Katharina studied fine art at Ruth Prowse School of Art in South Africa. It was in Cape Town that she started her career as a freelance artist by initiating and coordinating One Day Art events, taking on commissions and participating in group shows. Before she enrolled to be a full time artist she trained as an occupational therapist and gained work experience for several years in the medical and social fields.

ARTIST STATEMENT

In my artistic practice, I mainly work with everyday materials – used tea bags, pieces of plastic, clothing labels, pennies. I collect things that most people throw away: Pacifiers, packaging from fat balls, advertising plastic toys. These objects fascinate me not only because of their colors and structures, but also because of their symbolic meaning – they stand for our abundance, our contradictions, our longing for sustainability and our actual actions. I see my art as an invitation to take a closer look, to question habits of thought, to endure contradictions and to allow alternative perspectives.

Our world is complex and chaotic. As an artist, I want to show this complexity through my work: by using different materials, by combining the beautiful and the broken, by holding contradictions without trying to resolve them.

I like to draw connections because I am fascinated by the diversity and interconnectedness of our world. Everything we do – no matter how big or small – has the power to affect others, whether nearby or far away.

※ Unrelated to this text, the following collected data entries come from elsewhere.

### config.mk
export PLATFORM = sky130hd
export DESIGN_NAME = cmd_vlq_parser
export DESIGN_NICKNAME = d
export VERILOG_FILES = /design/src/rtl/cmd_pkg.sv /design/src/rtl/sync_fifo.sv /design/src/rtl/cmd_vlq_parser.sv
export SDC_FILE = /design/constraint.sdc
export NUM_CORES = 1
export LEC_CHECK = 0
export CORE_ASPECT_RATIO = 1.1
export CORE_UTILIZATION = 45
export CTS_BUF_LIST = sky130_fd_sc_hd__clkbuf_8
export DETAILED_ROUTE_END_ITERATION = 12
export GPL_ROUTABILITY_DRIVEN = 0
export PLACE_DENSITY_LB_ADDON = 0.3
export SYNTH_ARGS = -nofsm -noshare
export SYNTH_HDL_FRONTEND = slang
export SYNTH_HIERARCHICAL = 1
export SYNTH_SLANG_ARGS = --single-unit
export TNS_END_PERCENT = 100
### constraint.sdc
create_clock -name clk -period 6.9 [get_ports clk]
set_clock_uncertainty 0.15 [all_clocks]
set_input_delay 1.38 -clock clk [delete_from_list [all_inputs] [get_ports clk]]
set_output_delay 1.38 -clock clk [all_outputs]
set_load 0.01 [all_outputs]
### src/rtl/cmd_pkg.sv
// Shared definitions for the command parser: default widths, well-known
// command ids, parser state and decode error codes, and the VLQ step function.
package cmd_pkg;

    localparam int unsigned CMD_BITS_DFLT = 8;
    localparam int unsigned VLQ_MAX_BYTES = 5;

    localparam logic [7:0] CMD_NOP   = 8'd0;
    localparam logic [7:0] CMD_PWM   = 8'd1;
    localparam logic [7:0] CMD_STEP  = 8'd2;
    localparam logic [7:0] CMD_CFG   = 8'd3;

    typedef enum logic [1:0] {
        S_ID,
        S_ARGS,
        S_PRESENT,
        S_DISCARD
    } state_e;

    typedef enum logic [1:0] {
        E_NONE,
        E_LONG,
        E_UNK,
        E_TRUNC
    } err_e;

    // One VLQ byte folded into the accumulator. The first byte of a value
    // sign-extends from bit 5 when bits 6:5 are both set; continuation bytes
    // shift left by 7 and bits shifted past bit 31 are lost.
    function automatic logic [31:0] vlq_step(input logic [31:0] acc,
                                             input logic        first,
                                             input logic [7:0]  c);
        logic [31:0] v;
        if (first) begin
            v = {25'd0, c[6:0]};
            if (c[6:5] == 2'b11) begin
                v = v | ~32'h0000_001F;
            end
        end else begin
            v = (acc << 7) | {25'd0, c[6:0]};
        end
        return v;
    endfunction

endpackage

### src/rtl/sync_fifo.sv
// Synchronous FIFO with push/pop/clear. Clear wins over push and pop in the
// same cycle. Read data is forced to zero while empty.
module sync_fifo #(
    parameter int unsigned WIDTH = 32,
    parameter int unsigned DEPTH = 8
) (
    input  logic             clk,
    input  logic             rst_n,
    input  logic             push,
    input  logic             pop,
    input  logic             clear,
    input  logic [WIDTH-1:0] wr_data,
    output logic [WIDTH-1:0] rd_data,
    output logic             empty,
    output logic             full
);

    localparam int unsigned AW = (DEPTH > 1) ? $clog2(DEPTH) : 1;

    logic [WIDTH-1:0] mem_q [DEPTH];
    logic [AW:0]      wr_ptr_q, wr_ptr_d;
    logic [AW:0]      rd_ptr_q, rd_ptr_d;
    logic             do_push, do_pop;

    assign empty   = (wr_ptr_q == rd_ptr_q);
    assign full    = (wr_ptr_q[AW] != rd_ptr_q[AW]) && (wr_ptr_q[AW-1:0] == rd_ptr_q[AW-1:0]);
    assign rd_data = empty ? '0 : mem_q[rd_ptr_q[AW-1:0]];
    assign do_push = push && !full && !clear;
    assign do_pop  = pop && !empty && !clear;

    // Pointer next-state: clear rewinds both pointers to the same slot.
    always_comb begin
        wr_ptr_d = wr_ptr_q;
        rd_ptr_d = rd_ptr_q;
        if (clear) begin
            wr_ptr_d = '0;
            rd_ptr_d = '0;
        end else begin
            if (do_push) wr_ptr_d = wr_ptr_q + 1'b1;
            if (do_pop)  rd_ptr_d = rd_ptr_q + 1'b1;
        end
    end

    // Pointer registers.
    always_ff @(posedge clk or negedge rst_n) begin
        if (!rst_n) begin
            wr_ptr_q <= '0;
            rd_ptr_q <= '0;
        end else begin
            wr_ptr_q <= wr_ptr_d;
            rd_ptr_q <= rd_ptr_d;
        end
    end

    // Storage write; contents are don't-care until pushed, so no reset.
    always_ff @(posedge clk) begin
        if (do_push) begin
            mem_q[wr_ptr_q[AW-1:0]] <= wr_data;
        end
    end

endmodule

### src/rtl/cmd_vlq_parser.sv
// Host message parser: decodes a VLQ byte stream into a command id plus args,
// buffers args in a FIFO and presents one command at a time to the consumers.
module cmd_vlq_parser
    import cmd_pkg::*;
#(
    parameter int unsigned        CMD_BITS    = CMD_BITS_DFLT,
    parameter int unsigned        NCMDS       = 16,
    parameter logic [NCMDS*4-1:0] NARGS_TABLE = '0,
    parameter int unsigned        ARG_DEPTH   = 8
) (
    input  logic                clk,
    input  logic                rst_n,
    input  logic [7:0]          in_data,
    input  logic                in_valid,
    input  logic                in_last,
    output logic                in_ready,
    output logic [CMD_BITS-1:0] cmd,
    output logic                cmd_ready,
    output logic [31:0]         arg_data,
    input  logic                arg_advance,
    input  logic                cmd_done,
    output logic                parse_error
);

    localparam int unsigned IDX_W = (NCMDS > 1) ? $clog2(NCMDS) : 1;

    state_e              state_q, state_d;
    logic [31:0]         acc_q, acc_d;
    logic [2:0]          bcnt_q, bcnt_d;
    logic [3:0]          argcnt_q, argcnt_d;
    logic [CMD_BITS-1:0] cmd_q, cmd_d;
    logic                perr_q, perr_d;
    err_e                err;

    logic                accept, val_done, too_long;
    logic [31:0]         vnext;
    logic [NCMDS*4-1:0]  tbl_sh;
    logic [3:0]          nargs;
    logic                fifo_push, fifo_pop, fifo_clear, fifo_empty, fifo_full;

    assign in_ready    = rst_n && (state_q != S_PRESENT);
    assign cmd_ready   = (state_q == S_PRESENT);
    assign cmd         = cmd_q;
    assign parse_error = perr_q;
    assign fifo_pop    = arg_advance && cmd_ready && !fifo_empty;

    // Per-byte VLQ datapath and arg-count lookup for the value just completed.
    always_comb begin
        accept   = in_valid && in_ready;
        val_done = !in_data[7];
        too_long = (bcnt_q == 3'(VLQ_MAX_BYTES));
        vnext    = vlq_step(acc_q, (bcnt_q == '0), in_data);
        tbl_sh   = NARGS_TABLE >> {vnext[IDX_W-1:0], 2'b00};
        nargs    = tbl_sh[3:0];
    end

    // Parser FSM next-state, FIFO control and error classification.
    always_comb begin
        state_d    = state_q;
        acc_d      = acc_q;
        bcnt_d     = bcnt_q;
        argcnt_d   = argcnt_q;
        cmd_d      = cmd_q;
        err        = E_NONE;
        fifo_push  = 1'b0;
        fifo_clear = 1'b0;

        unique case (state_q)
            S_ID, S_ARGS: begin
                if (accept) begin
                    // Every accepted byte either extends or closes a value,
                    // so the accumulator restarts on any outcome except extend.
                    acc_d  = '0;
                    bcnt_d = '0;
                    if (too_long) begin
                        err        = E_LONG;
                        fifo_clear = 1'b1;
                        state_d    = in_last ? S_ID : S_DISCARD;
                    end else if (!val_done) begin
                        if (in_last) begin
                            err        = E_TRUNC;
                            fifo_clear = 1'b1;
                            state_d    = S_ID;
                        end else begin
                            acc_d  = vnext;
                            bcnt_d = bcnt_q + 3'd1;
                        end
                    end else if (state_q == S_ID) begin
                        if (vnext >= NCMDS) begin
                            err        = E_UNK;
                            fifo_clear = 1'b1;
                            state_d    = in_last ? S_ID : S_DISCARD;
                        end else begin
                            cmd_d = vnext[CMD_BITS-1:0];
                            if (nargs == '0) begin
                                state_d = S_PRESENT;
                            end else if (in_last) begin
                                // Message ended before any of the args arrived.
                                err        = E_TRUNC;
                                fifo_clear = 1'b1;
                                state_d    = S_ID;
                            end else begin
                                argcnt_d = nargs;
                                state_d  = S_ARGS;
                            end
                        end
                    end else begin
                        argcnt_d = argcnt_q - 4'd1;
                        if (argcnt_q == 4'd1) begin
                            fifo_push = !fifo_full;
                            state_d   = S_PRESENT;
                        end else if (in_last) begin
                            err        = E_TRUNC;
                            fifo_clear = 1'b1;
                            state_d    = S_ID;
                        end else begin
                            fifo_push = !fifo_full;
                        end
                    end
                end
            end
            S_PRESENT: begin
                if (cmd_done) begin
                    fifo_clear = 1'b1;
                    state_d    = S_ID;
                end
            end
            S_DISCARD: begin
                if (accept && in_last) begin
                    state_d = S_ID;
                end
            end
            default: state_d = S_ID;
        endcase

        perr_d = (err != E_NONE);
    end

    // Parser state registers.
    always_ff @(posedge clk or negedge rst_n) begin
        if (!rst_n) begin
            state_q  <= S_ID;
            acc_q    <= '0;
            bcnt_q   <= '0;
            argcnt_q <= '0;
            cmd_q    <= '0;
            perr_q   <= 1'b0;
        end else begin
            state_q  <= state_d;
            acc_q    <= acc_d;
            bcnt_q   <= bcnt_d;
            argcnt_q <= argcnt_d;
            cmd_q    <= cmd_d;
            perr_q   <= perr_d;
        end
    end

    sync_fifo #(
        .WIDTH (32),
        .DEPTH (ARG_DEPTH)
    ) u_arg_fifo (
        .clk     (clk),
        .rst_n   (rst_n),
        .push    (fifo_push),
        .pop     (fifo_pop),
        .clear   (fifo_clear),
        .wr_data (vnext),
        .rd_data (arg_data),
        .empty   (fifo_empty),
        .full    (fifo_full)
    );

endmodule

# Word-level counts from Yosys, hierarchy flattened
# Memory sizes are Yosys's and may differ from the RTL's.
# Cells that the tools add are included.
# word_totals
reg_bits	51
ram_bits	256
in_bits	14
output_inout_bits	43
word_cells	117
memories	1
# memory_table
memory	depth	width	rd	rd_ports_with_merged_regs	wr	line	text
u_arg_fifo.mem_q	8	32	1	0	1	sync_fifo.sv:20	logic [WIDTH-1:0] mem_q [DEPTH];
# op_classes
addsub	4
n_lt_le_gt_ge	1
eq_ne	16
n_shift	1
n_mux	58
bitwise_logic	4
reduce_logical	24
# ops
op	count
$mux W32	3
$mux W25	3
$mux W2	20
$ge A32 B5 Y1 const B	1
$mux W4	8
$or A32 B7 Y32	1
$mux W1	19
$ne A2 B2 Y1 const B	6
$logic_and A1 B1 Y1	10
$mux W3	3
$add A4 B1 Y4 const B	2
$reduce_and A7 Y1	1
$eq A2 B2 Y1 const B	3
$pmux W2 S3	1
$reduce_and A6 Y1	1
$reduce_bool A2 Y1	3
$shr A1 B6 Y4 const A	1
$eq A4 B1 Y1 const B	1
$eq A4 B4 Y1	1
$logic_not A4 Y1	1
$sub A4 B1 Y4 const B	1
$add A3 B1 Y3 const B	1
$eq A3 B3 Y1	1
$eq A3 B3 Y1 const B	1
11 further kinds	15

# Depth between registers and ports, before layout
# depth
word_depth	16
mapped_depth	12
depth_no_buf	10

# Cells and area by module
# The synthesis kept the hierarchy.
# by_module_without_submodules
module	n_inst	cells_per_inst	area_per_inst_um2	seq_area_each_um2
sync_fifo	1	485	10486.3	7887.6
cmd_vlq_parser	1	224	2167.1	1076.0

# Worst setup path after synthesis
# Ideal clock, no wire load.
# synth_timing
path_kind	input -> register
from	input port in_valid
to	memory u_arg_fifo.mem_q[0][0], enable pin
setup_time_ps	513
arrival_ps	6123
required_ps	6237
setup_slack_ps	114
path_stages	6
n_path_buf	0
cell_sequence	nand2_1 nor2_1 nand3_1 a211oi_1 nor3b_1 nor4b_1
# synth_via
elab_chain_len	7
word_cells_on_any_way	10
cone_classes	mux: 6; reduce/logical: 4
# synth_lines
element	line	text
start: declaration	cmd_vlq_parser.sv:14	input logic in_valid,
$logic_and A1 B1 Y1	cmd_vlq_parser.sv:49	accept = in_valid && in_ready;
$mux W1	cmd_vlq_parser.sv:70	if (accept) begin
$mux W1	cmd_vlq_parser.sv:68	unique case (state_q)
net fifo_push	cmd_vlq_parser.sv:39	logic fifo_push, fifo_pop, fifo_clear, fifo_empty, fifo_full;
$logic_and A1 B1 Y1 (2 in a row)	sync_fifo.sv:28	assign do_push = push && !full && !clear;
$mux W1	sync_fifo.sv:57	if (do_push) begin
$mux W1 (implied by the code)	sync_fifo.sv:58	mem_q[wr_ptr_q[AW-1:0]] <= wr_data;
end: declaration	sync_fifo.sv:20	
# The timed path passes the listed nets, and every way through them passes these cells.

# Worst setup path in the final report
# layout_timing
from	register u_arg_fifo.rd_ptr_q[2]
to	output port arg_data[28]
# layout_via
elab_chain_len	2
word_cells_on_any_way	3
cone_classes	eq/ne: 1; mux: 1; memory: 1
# layout_lines
element	line	text
start: declaration	sync_fifo.sv:22	logic [AW:0] rd_ptr_q, rd_ptr_d;
start signal: assignment	sync_fifo.sv:51	rd_ptr_q <= rd_ptr_d;
$eq A4 B4 Y1	sync_fifo.sv:25	assign empty = (wr_ptr_q == rd_ptr_q);
net fifo_empty	cmd_vlq_parser.sv:39	
$mux W32	sync_fifo.sv:27	assign rd_data = empty ? '0 : mem_q[rd_ptr_q[AW-1:0]];
end: declaration	cmd_vlq_parser.sv:19	output logic [31:0] arg_data,
# The timed path passes the listed nets, and every way through them passes these cells.

==> results.md <==
- Row count: 64
- Power per cell area: 305 nW/um^2
- Placed cell area: 13600 sq um
- Drt pass-1 iters: 6
- Vias/cell: 5.56
- Netlist area before placement: 12700 sq um
- Seq cells post-synth: 307
- Ys async rst share: 16.6%
- TritonCTS Buffers: 48
- CTS tree: yes
- Worst-Margin Slew: 1.14 ns
- Initial Utilization: 45.7%
- R2R depth: 7
- Worst Hold Depth: 1
- Remaining DRCs: 0
- Startpoint types: flop
- Clock Path Buffers: 3
- Largest area contributor in the netlist: edfxtp_1
- VDD IR max: 0.000143 V
- Post-synthesis cell type count: 62
- M3 GR Usage: 2.87%
- Status: finished, final reports clean
- Worst-path fanout max: 37
- Clk_lat worst skew: 0.56 ns
- Initial antenna violation count: 0
- Relative slew slack: 23.5%
- Routed wire length: 25200 um
- Antenna diodes: 0
- Clock Sinks: 307
- Cells after synthesis: 709
- Post-synthesis mux area share: 15.1%
- Iteration-0 DRC Markers: 438
- Number of global-route vias before repair: 7007
- Setup TNS: 0 ns
- First-pass GRT wire length: 40000 um
- Post-synth top area share: 60.8%
- Hold buffer count at CTS: 0
- Flop2flop setup slack: 2.85 ns
- Core region area: 27700 sq um
- Yosys warns: 6
- Gr ovfl total: 0
- Final period utilization: 76.5%
- Die Y: 178 um
- Synth Area in Adders: 0.692%
- Most numerous cell in the Yosys netlist: edfxtp_1
- Sequential area share after synthesis: 70.8%
- Final count of negative-setup-slack endpoints: 0
- Finished Cell Area: 14500 sq um
- Hold Vio Cnt, Final: 0
- Synth Area in Compound Gates: 3.60%
- Worst Path Required: 5.37 ns
- Area Overhead vs Synth: 14.8%
- Post-CTS setup buffers: 0
- Largest net degree at the start of global routing: 69
- CP endpoint kind: primary output
- Worst EP arrival: 3.75 ns
- Min-delay worst type: flop to flop
- Fmax: 190 MHz
- Setup CP Type: flop to primary output
- Final slew viol count: 0
- Avg Synthesized Cell Area: 17.8 sq um
- Post-Synth XOR/XNOR Area: 1.09%
- Final Critical Period: 5.28 ns
- Net count after synthesis: 730
- Ys flop type: edfxtp_1
- Die ar.: 28800 sq um
- Maxcap violations: 0
- Root Buffer: clkbuf_8
- EDFF count, synth: 256
- # resized after CTS: 0
- Clock slew at reported path FFs: 0.06 ns
- Synth top area cells: edfxtp_1 (61%), mux4_2 (11%), dfrtp_1 (10%)
- Routing usage on met1: 23.3%
- H-tree depth: 2
- Port Buf Inserts: 56
- Largest family of logic cells by synthesized area: multiplexers
- Layout cells sized above 1: 21.9%
- Dpl hpwl: 14700 um
- Commonest cells in the netlist: edfxtp_1 (256), nor2_1 (95), mux4_2 (64), dfrtp_1 (51), mux2i_1 (36)
- GRT Max-Usage Layer: met2
- Routed vias: 6590
- RSZ-0062 raised after global routing: false
- LEAKAGE: 4.90 nW
- Number of I/O pins: 57
- Nets: 807
- Total Routing Usage GR: 18.5%
- Simple-gate share of the synthesized area: 6.56%
- DIE WIDTH: 162 um
- Drt wl/cell: 21.3 um
- Routed Antenna Nets: 0
- M2 GR Usage: 32.0%
cell type report:
type	count	area (sq um)
sequential	307	8970
tap	363	454
fill	2258	13200
timing repair buffer	71	668
clock inverter	33	190
inverter	7	26.3
clock buffer	54	743
multi-input combinational	351	3470
power breakdown:
group          total [mW]  internal [mW]  switching (mW)  leakage (nW)
Sequential           2.31           2.25          0.0593          3.00
Clock                1.46          0.791           0.673         0.559
Combinational       0.647          0.207           0.441          1.34
through the flow:
step / total power [mW] / instances / hold WS (ns) / setup slack (ns) / utilization [%]
global placement: 2.97 / 1099 / 0.331 / 1.81 / 49.0
finish: 4.42 / 1186 / 0.343 / 1.62 / 52.4
detailed placement: 3.00 / 1099 / 0.336 / 1.66 / 49.0
global route: 4.62 / 1186 / 0.364 / 1.39 / 52.4
floorplan: 2.73 / 709 / 0.314 / 0.114 / -
CTS: 4.47 / 1186 / 0.346 / 1.53 / 52.4
critical path, cell delays in order (launching register included):
cell             delay, ns
dfrtp_2               0.34
buf_4                 0.60
xor2_2                0.29
nor4_4                0.90
buf_4                 0.42
nor2_1                0.11
clkdlybuf4s50_1       0.49
cell families after synthesis:
logic type	Yosys count
AO/OA/AOI/OAI	56
XOR/XNOR	11
adder cells (fa/ha/maj)	7
buffers and inverters	51
flip-flops	307
multiplexers	109
AND/OR/NAND/NOR	168
layer usage:
metal | up-vias | wire (um)
li1 | 2933 | -
met1 | 3420 | 10400
met3 | 62 | 1100
met4 | 0 | 775
met2 | 175 | 13000
met5 | - | 0
sequential cells by signal (all words and copies together), names as in the netlist:
register,flops
u_arg_fifo/mem_q,256
acc_q,25
cmd,8
argcnt_q,4
u_arg_fifo/rd_ptr_q,4
u_arg_fifo/wr_ptr_q,4
bcnt_q,3
state_q,2
parse_error,1
cell usage in the layout, fill, tap and decap left out, drive strengths merged, types with 2 or more instances in the layout:
cell type,instances
mux4,64
buf,16
nor2b,8
clkbuf,54
nor3b,4
or2,2
nand4,5
xnor2,6
ha,7
mux2,9
and2,5
a21oi,6
clkinv,8
nand2,17
o21ai,8
nor4,10
edfxtp,256
mux2i,36
bufinv,2
nor3,8
o21a,2
nor2,95
a22o,24
inv,29
xor2,5
a41oi,2
nand3,2
o41a,2
nand2b,5
dfrtp,51
clkdlybuf4s50,55
path summary, 6_finish.rpt:
kind                                         from                      end
setup / recovery           u_arg_fifo/rd_ptr_q[2]             arg_data[28]
hold reg to reg                            cmd[4]                   cmd[4]
min in group asynchronous                   rst_n                   cmd[0]
hold / removal                             cmd[4]                   cmd[4]
setup reg to reg           u_arg_fifo/rd_ptr_q[2]  u_arg_fifo/mem_q[6][27]
max in group asynchronous                   rst_n   u_arg_fifo/rd_ptr_q[0]
(Power assumes the default switching activity.)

I deal with the question: How do we want to live – and how does that fit in with what we do every day? My work is not instructive, but exploratory, tentative and polyphonic. I draw on a way of thinking that doesn’t want to resolve contradictions, but rather make them visible. For me, sculpture is the right medium for this: it encourages you to change your point of view, to move, to look at the whole in a new way again and again.


Working with my hands is central to my process. A
process of repetition and care, like a quiet meditation. It’s through this act of making that a sculpture or object comes together. At the same time, my works are often fragile – maybe tlike the world itself: beautiful, complex, and vulnerable.
The objects and Sculptures I create
ask viewers to slow down, look closely, and sit with contradictions. I don’t offer clear answers but invite reflection: How do we want to live? And how does that fit with what we actually do?

I see my art as inseparable from life. I find inspiration in daily life, in global events, and in the places I’ve called home – like South Africa, where I earned my degree. Its history and culture continue to influence my practice. My work often touches on social, economic, political, and environmental issues – not as a lesson, but as an exploration and an invitation to think, feel and shape our lifes. My life plan itself is a form of artistic practice: self-determined, socially integrated, socially aware and open to change. Not as a ready-made truth, but as an invitation to think, feel and shape.